The Kansas City Star A Missouri boot camp where a student died nearly three years ago is part of a federal investigation into the nation’s facilities for troubled teens.

Three former employees of Thayer Learning Center in Kidder, Mo., told The Kansas City Star this week that government investigators told them Thayer was a key focus of that investigation.

Greg Spies, a Kansas City attorney for Thayer, said Thayer officials have “fully cooperated” with investigators for the U.S. Government Accountability Office who recently visited the facility and interviewed students.

The GAO, the investigative arm of Congress, is conducting the nationwide investigation into residential treatment programs for children at the behest of U.S. Rep. George Miller, a California Democrat. A hearing is scheduled for Oct. 10 in Washington, D.C., before the House Education and Labor Committee, of which Miller is the chairman.

Ultimately, Miller’s office hopes to convince Congress that boot camp-type facilities should be more stringently regulated.

Thayer — which is exempt from state oversight under Missouri law — houses more than 100 troubled teens about 50 miles north of Kansas City. It has been the subject of numerous child abuse allegations, most of which came to light after the November 2004 death of student Roberto Reyes.

Roberto, 15, died after spending less than two weeks at Thayer. His death was attributed to a spider bite. Thayer owners John and Willa Bundy denied any wrongdoing in connection with the fatality. They also have denied any abuse allegations.

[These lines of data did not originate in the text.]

### src/flat_wrapper.sv
// flat-port wrapper written by rule: the top's interface ports become plain ports
module rv_alu_seq_flat import rv_alu_pkg::*;
#(
  parameter int XLEN       = 32,
  parameter int SHIFT_STEP = 1
)
  (clk, rst_n, io_in_valid, io_opcode, io_funct3, io_funct7, io_rs1_val, io_rs2_val, io_imm, io_out_ready, io_in_ready, io_out_valid, io_result, io_illegal, io_busy);
  rv_alu_seq_if #(.XLEN(XLEN)) io_i ();
  input logic clk;
  input logic rst_n;
  input wire logic [$bits(io_i.in_valid)-1:0] io_in_valid;
  input wire logic [$bits(io_i.opcode)-1:0] io_opcode;
  input wire logic [$bits(io_i.funct3)-1:0] io_funct3;
  input wire logic [$bits(io_i.funct7)-1:0] io_funct7;
  input wire logic [$bits(io_i.rs1_val)-1:0] io_rs1_val;
  input wire logic [$bits(io_i.rs2_val)-1:0] io_rs2_val;
  input wire logic [$bits(io_i.imm)-1:0] io_imm;
  input wire logic [$bits(io_i.out_ready)-1:0] io_out_ready;
  output wire logic [$bits(io_i.in_ready)-1:0] io_in_ready;
  output wire logic [$bits(io_i.out_valid)-1:0] io_out_valid;
  output wire logic [$bits(io_i.result)-1:0] io_result;
  output wire logic [$bits(io_i.illegal)-1:0] io_illegal;
  output wire logic [$bits(io_i.busy)-1:0] io_busy;
  assign io_i.in_valid = io_in_valid;
  assign io_i.opcode = io_opcode;
  assign io_i.funct3 = io_funct3;
  assign io_i.funct7 = io_funct7;
  assign io_i.rs1_val = io_rs1_val;
  assign io_i.rs2_val = io_rs2_val;
  assign io_i.imm = io_imm;
  assign io_i.out_ready = io_out_ready;
  assign io_in_ready = io_i.in_ready;
  assign io_out_valid = io_i.out_valid;
  assign io_result = io_i.result;
  assign io_illegal = io_i.illegal;
  assign io_busy = io_i.busy;
  rv_alu_seq #(.XLEN(XLEN), .SHIFT_STEP(SHIFT_STEP)) u_core (.clk(clk), .rst_n(rst_n), .io(io_i));
endmodule
===== config.mk =====
export PLATFORM = sky130hd
export DESIGN_NAME = param_lifo_stack
export DESIGN_NICKNAME = d
export VERILOG_FILES = /design/src/rtl/param_lifo_stack.sv
export SDC_FILE = /design/constraint.sdc
export NUM_CORES = 1
export LEC_CHECK = 0
export CORE_ASPECT_RATIO = 1.25
export CORE_UTILIZATION = 50
export CTS_CLUSTER_DIAMETER = 120
export DETAILED_ROUTE_END_ITERATION = 12
export GPL_TIMING_DRIVEN = 0
export PLACE_DENSITY = 0.74
export SLEW_MARGIN = 40
export SYNTH_ARGS = -nofsm -noshare
export SYNTH_HDL_FRONTEND = slang
export SYNTH_SLANG_ARGS = --single-unit
export TNS_END_PERCENT = 100

===== constraint.sdc =====
create_clock -name clk -period 2.7 [get_ports clk]
set_clock_uncertainty 0.15 [all_clocks]
set_input_delay 0.27 -clock clk [delete_from_list [all_inputs] [get_ports clk]]
set_output_delay 0.27 -clock clk [all_outputs]
set_load 0.005 [all_outputs]
**src/rtl/otp_decryptor_rx.sv**
```systemverilog
// One-time-pad receive side: buffers pre-shared keys in a FIFO, XORs each accepted
// ciphertext word with exactly one key (then zeroizes it), and emits registered plaintext.
module otp_decryptor_rx #(
    parameter int KEY_SIZE  = 16,
    parameter int KEY_DEPTH = 8,
    parameter int CNT_WIDTH = 16
) (
    input  logic                         clk,
    input  logic                         rst_n,
    input  logic [KEY_SIZE-1:0]          key_in,
    input  logic                         key_valid,
    output logic                         key_ready,
    input  logic [KEY_SIZE-1:0]          ct_in,
    input  logic                         ct_valid,
    output logic                         ct_ready,
    output logic [KEY_SIZE-1:0]          pt_out,
    output logic                         pt_valid,
    input  logic                         pt_ready,
    output logic [$clog2(KEY_DEPTH):0]   key_level,
    output logic [CNT_WIDTH-1:0]         words_done,
    output logic                         key_underrun,
    input  logic                         clear_err
);

    localparam int PW = $clog2(KEY_DEPTH);
    localparam int LW = PW + 1;

    logic [KEY_SIZE-1:0]  key_mem_q [KEY_DEPTH];
    logic [PW-1:0]        wr_ptr_q, wr_ptr_d;
    logic [PW-1:0]        rd_ptr_q, rd_ptr_d;
    logic [LW-1:0]        level_q, level_d;
    logic [KEY_SIZE-1:0]  pt_q, pt_d;
    logic                 pt_vld_q, pt_vld_d;
    logic [CNT_WIDTH-1:0] cnt_q, cnt_d;
    logic                 und_q, und_d;
    logic                 push, fire;

    // Full blocks a push even when a pop happens in the same cycle.
    assign key_ready = (level_q != LW'(KEY_DEPTH));
    assign ct_ready  = (level_q != '0) && (!pt_vld_q || pt_ready);
    assign push      = key_valid && key_ready;
    assign fire      = ct_valid && ct_ready;

    always_comb begin
        wr_ptr_d = wr_ptr_q;
        rd_ptr_d = rd_ptr_q;
        level_d  = level_q;
        pt_d     = pt_q;
        pt_vld_d = pt_vld_q;
        cnt_d    = cnt_q;
        und_d    = und_q;

        if (push) wr_ptr_d = wr_ptr_q + PW'(1);
        if (fire) rd_ptr_d = rd_ptr_q + PW'(1);

        case ({push, fire})
            2'b10:   level_d = level_q + LW'(1);
            2'b01:   level_d = level_q - LW'(1);
            default: level_d = level_q;
        endcase

        if (fire) begin
            pt_d     = ct_in ^ key_mem_q[rd_ptr_q];
            pt_vld_d = 1'b1;
        end else if (pt_ready) begin
            pt_vld_d = 1'b0;
        end

        if (fire && (cnt_q != '1)) cnt_d = cnt_q + CNT_WIDTH'(1);

        // A fresh underrun outranks a clear in the same cycle.
        if (ct_valid && (level_q == '0)) und_d = 1'b1;
        else if (clear_err)              und_d = 1'b0;
    end

    always_ff @(posedge clk) begin
        if (!rst_n) begin
            for (int i = 0; i < KEY_DEPTH; i++) key_mem_q[i] <= '0;
            wr_ptr_q <= '0;
            rd_ptr_q <= '0;
            level_q  <= '0;
            pt_q     <= '0;
            pt_vld_q <= 1'b0;
            cnt_q    <= '0;
            und_q    <= 1'b0;
        end else begin
            // Slots for push and pop never coincide: equal pointers mean empty or full.
            if (fire) key_mem_q[rd_ptr_q] <= '0;
            if (push) key_mem_q[wr_ptr_q] <= key_in;
            wr_ptr_q <= wr_ptr_d;
            rd_ptr_q <= rd_ptr_d;
            level_q  <= level_d;
            pt_q     <= pt_d;
            pt_vld_q <= pt_vld_d;
            cnt_q    <= cnt_d;
            und_q    <= und_d;
        end
    end

    assign pt_out       = pt_q;
    assign pt_valid     = pt_vld_q;
    assign key_level    = level_q;
    assign words_done   = cnt_q;
    assign key_underrun = und_q;

endmodule

```
**config.mk**
```make
export PLATFORM = sky130hd
export DESIGN_NAME = otp_decryptor_rx
export DESIGN_NICKNAME = d
export VERILOG_FILES = /design/src/rtl/otp_decryptor_rx.sv
export SDC_FILE = /design/constraint.sdc
export NUM_CORES = 1
export LEC_CHECK = 0
export CAP_MARGIN = 20
export CORE_UTILIZATION = 55
export DETAILED_ROUTE_END_ITERATION = 12
export GPL_TIMING_DRIVEN = 0
export PLACE_DENSITY = 0.84
export SYNTH_ARGS = -nofsm -noshare
export SYNTH_HDL_FRONTEND = slang
export SYNTH_SLANG_ARGS = --single-unit
export TNS_END_PERCENT = 10
```
**constraint.sdc**
```tcl
create_clock -name clk -period 4 [get_ports clk]
set_input_delay 0.8 -clock clk [delete_from_list [all_inputs] [get_ports clk]]
set_output_delay 0.8 -clock clk [all_outputs]
set_load 0.02 [all_outputs]
```
==> results.yml <==
logic_synthesis:
  netlist.area_leader.share_pct: 48.3
  synth_common_cells: "and2_1 (128), edfxtp_1 (128), dfxtp_1 (47)"
  syn_area_um2: 7960
  synthesis.nets: 647
  synth_ff_type: "edfxtp_1"
  ys_ff_latch: 175
  synth_edf_count: 128
  syn_inst: 604
  ys_warn_count: 0
  ys_seq_area_share_pct: 60.1
  yosysUniqueCellTypes: 38
  async_flop_share_pct: 0
  synth_area_leaders: "edfxtp_1 (48%), dfxtp_1 (12%), and2_1 (10%)"
  yosysTopAreaCell: "edfxtp_1"
  syn_area_per_cell_um2: 13.2
clock_tree:
  post-cts-setup-buffer-count: 0
  cts_tree: "done"
  cts_resized: 0
  cts_root_buf: "clkbuf_16"
  postCtsHoldBufs: 0
  cts.clk_slew.worst_paths_ns: 0.07
  cts_buffer_depth: 2
  cts_htree_levels: 4
  cts.sinks: 175
  cts_made_buffers: 17
  clock_latency_ns: 0.44
die:
  start_util_pct: 56.9
  die_w_um: 122
  die_area_um2: 15000
  num_io_pins: 78
  die_h_um: 122
  core_area_um2: 14000
  fp-row-count: 43
timing:
  rsz0062_at_grt: "no"
  final.setup.tns_ns: 0
  setup_viol: 0
  max_freq_ghz: 0.270
  finalHoldViolations: 0
  drv_slew: 0
  finalHoldWorstSlack_ns: 0.453
  fin_crit_ns: 3.70
  worst_slew_pin_slew_ns: 0.972
  slew_headroom_pct: 35.2
  post-route-period-util_pct: 92.5
  clock_skew_ns: 0.00895
finish:
  num-nets-final: 743
  drive_gt1_share_pct: 11.5
  fin_util_pct: 68.5
  stdcell_count: 893
  fin_area_um2: 9580
  area_delta_synth_final_pct: 20.4
  antenna_cells: 0
routing:
  ant_nets: 0
  drc: 0
  vias: 5263
  via_per_inst: 5.89
  first_pass_iters: 5
  routed_wl_um: 18000
  wl_per_cell_um: 20.2
  drtIter0Drc: 511
power_and_ir_drop:
  p_per_area_nw_per_um2: 576
  p_leak_nw: 3.35
  peakVddDrop_uv: 379
placement:
  dp_cells: 861
  dp_hpwl_um: 12000
  gp_congestion: 0.895
  io_buffers: 77
  placedInstanceArea_um2: 8950
min_path:
  worst_hold_path_type: "register to register"
outcome:
  status: "finished clean"
worst_setup_path:
  crit_path_start_kind: "input pin"
  path_class: "input pin to register"
  cp.required_ns: 4.36
  cp-end-kind: "register"
  crit_arrival_ns: 4.06
  crit_fanout: 10
global_routing:
  grt-ovfl-total: 0
  grt_usage_pct: 25.6
  grt_pass1_wl_um: 27700
  grt_start_max_net_pins: 17
  grt_pass1_vias: 5184
  antenna_found_initial: 0
run:
  max_cap_viol_count: 0
[state kept, by name, indices dropped and copies added, names as in the netlist, named ones only]
name,cells
key_mem_q,128
pt_out,16
words_done,16
key_level,4
rd_ptr_q,3
wr_ptr_q,3
key_underrun,1
pt_valid,1
[worst paths after layout]
kind,startpoint,to,slack (ns),depth (start not counted)
worst min-delay path,pt_out[14],pt_out[14],0.45,2
worst max-delay path,ct_valid,key_level[2],0.30,13
worst min register to register,pt_out[14],pt_out[14],0.45,2
worst max register to register,key_level[1],key_level[2],0.62,13
[per-stage QoR]
| step | power (mW) | setup WS, ns |
|---|---|---|
| detailed placement | 3.80 | -0.0624 |
| CTS | 5.51 | 0.309 |
| global placement | 3.74 | -0.0185 |
| floorplan | 3.28 | 1.01 |
| global route | 5.72 | 0.109 |
| finish | 5.52 | 0.299 |
[logic make-up after synthesis]
group | share of synthesized area, %
buffers and inverters | 2.25
multiplexers | 11.3
adder cells (fa/ha/maj) | 0.786
AO/OA/AOI/OAI | 3.18
AND/OR/NAND/NOR | 18.3
flip-flops | 60.1
XOR/XNOR | 4.07
[metal layers]
layer  global-route usage, %  vias up  share of wire [%]
met5                       0        -                  0
met4                    8.77        0                1.4
met3                    4.93       21                7.3
met2                    41.2      265                 49
met1                    35.0     2611                 42
li1                        -     2366                  -
[critical path, stage by stage]
cell and delay (ns):
clkdlybuf4s50_1 0.52, inv_1 0.10, or3_1 0.38, buf_2 0.18, inv_2 0.12, clkbuf_1 0.48
ha_1 0.35, xor2_1 0.11, ha_1 0.20, a41oi_1 0.23, xor2_1 0.13, or3_1 0.32
a21oi_1 0.14
[layout by cell type, fill, tap and decap left out, drive strengths merged, types with 5 or more instances in the layout]
cell type and count:
nand2 47, and2 128, a21oi 22, dfxtp 47
inv 11, nor2 33, nor4 6, mux2i 18
clkbuf 42, clkdlybuf4s50 77, xor2 6, ha 5
nand3 11, nor3 11, xnor2 31, clkinv 6
mux4 32, nand4 6, buf 11, a311o 7
edfxtp 128
[power by group]
part / switching [mW] / total (mW) / internal, mW / leakage [nW]
combinational: 0.823 / 1.49 / 0.671 / 1.32
sequential: 0.121 / 2.30 / 2.18 / 1.71
clock: 0.714 / 1.73 / 1.01 / 0.312
total: 1.66 / 5.52 / 3.86 / 3.35
[final cells by class]
cell class,instances,area [µm²]
sequential,175,4780
fill,948,4410
multi-input combinational,390,3000
timing repair buffer,77,771
clock buffer,23,532
tap,180,225
buffer,30,145
clock inverter,9,93.8
inverter,9,33.8
(Power assumes the default switching activity.)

In February 2005, Roberto’s parents alleged in a wrongful-death lawsuit that Roberto was subjected to physical exertion and abuse that caused or contributed to his death. They alleged that he would have lived had he received competent medical care in a timely manner and that he was dragged, hit, placed into solitary confinement and “forced to lay in his own excrement for extended periods of time.”

In court filings, Thayer officials denied those and other allegations. The two sides settled the case in March 2006 for slightly more than $1 million.

A 2005 investigation by The Star showed that, between April 2003 and October 2005, at least seven persons had reported more than a dozen allegations of child abuse at Thayer to the Caldwell County sheriff’s office. A state investigative report said “it appears that those responsible for the safety and well-being of Roberto Reyes failed to recognize his medical distress and to provide access to appropriate medical evaluation and/or treatment.”

Thayer officials are challenging in court the Department of Social Services’ findings of “probable cause” that employees at Thayer medically neglected Roberto.

No Thayer official was charged in connection with Roberto’s death or any other child-abuse allegations.

Tom Kiley, communications director in Miller’s office, said the GAO began a review of boot camp-type facilities in 2006 and expanded it in 2007.

Kiley wouldn’t confirm the specific subjects of the investigation, but former Thayer employee Sarah Mackey of Polo, Mo., told The Star she was interviewed in September and that one of the GAO investigators told her Thayer was a key subject.

Former employee Kris Trimble of Gallatin, Mo., said the same thing, adding, “They said they wanted to open the public’s eye about things that are going on.”

Miller first asked the GAO in December 2005 to conduct a nationwide investigation, noting in a letter to the agency, “This study is urgently needed because of allegations of child abuse, human rights violations, fraud and other violations” at facilities throughout the country.